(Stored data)
──────
File: config.mk
export PLATFORM = sky130hd
export DESIGN_NAME = seg7_display_ctrl
export DESIGN_NICKNAME = d
export VERILOG_FILES = /design/src/rtl/seg7_display_ctrl.sv
export SDC_FILE = /design/constraint.sdc
export NUM_CORES = 1
export LEC_CHECK = 0
export CORE_UTILIZATION = 30
export DETAILED_ROUTE_END_ITERATION = 7
export REMOVE_ABC_BUFFERS = 1
export SLEW_MARGIN = 20
export SYNTH_ARGS = -nofsm -noshare
export SYNTH_HDL_FRONTEND = slang
export SYNTH_SLANG_ARGS = --single-unit
File: constraint.sdc
create_clock -name clk_i -period 2.8 [get_ports clk_i]
set_input_delay 0.84 -clock clk_i [delete_from_list [all_inputs] [get_ports clk_i]]
set_output_delay 0.84 -clock clk_i [all_outputs]
set_load 0.01 [all_outputs]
──────
▶ **Problem description**
Repeat the lines above, from the one containing "export SDC_FILE = /design/constraint.sdc" to the final line, word for word and with nothing else.

▶ **Answer**
export SDC_FILE = /design/constraint.sdc
export NUM_CORES = 1
export LEC_CHECK = 0
export CORE_UTILIZATION = 30
export DETAILED_ROUTE_END_ITERATION = 7
export REMOVE_ABC_BUFFERS = 1
export SLEW_MARGIN = 20
export SYNTH_ARGS = -nofsm -noshare
export SYNTH_HDL_FRONTEND = slang
export SYNTH_SLANG_ARGS = --single-unit
File: constraint.sdc
create_clock -name clk_i -period 2.8 [get_ports clk_i]
set_input_delay 0.84 -clock clk_i [delete_from_list [all_inputs] [get_ports clk_i]]
set_output_delay 0.84 -clock clk_i [all_outputs]
set_load 0.01 [all_outputs]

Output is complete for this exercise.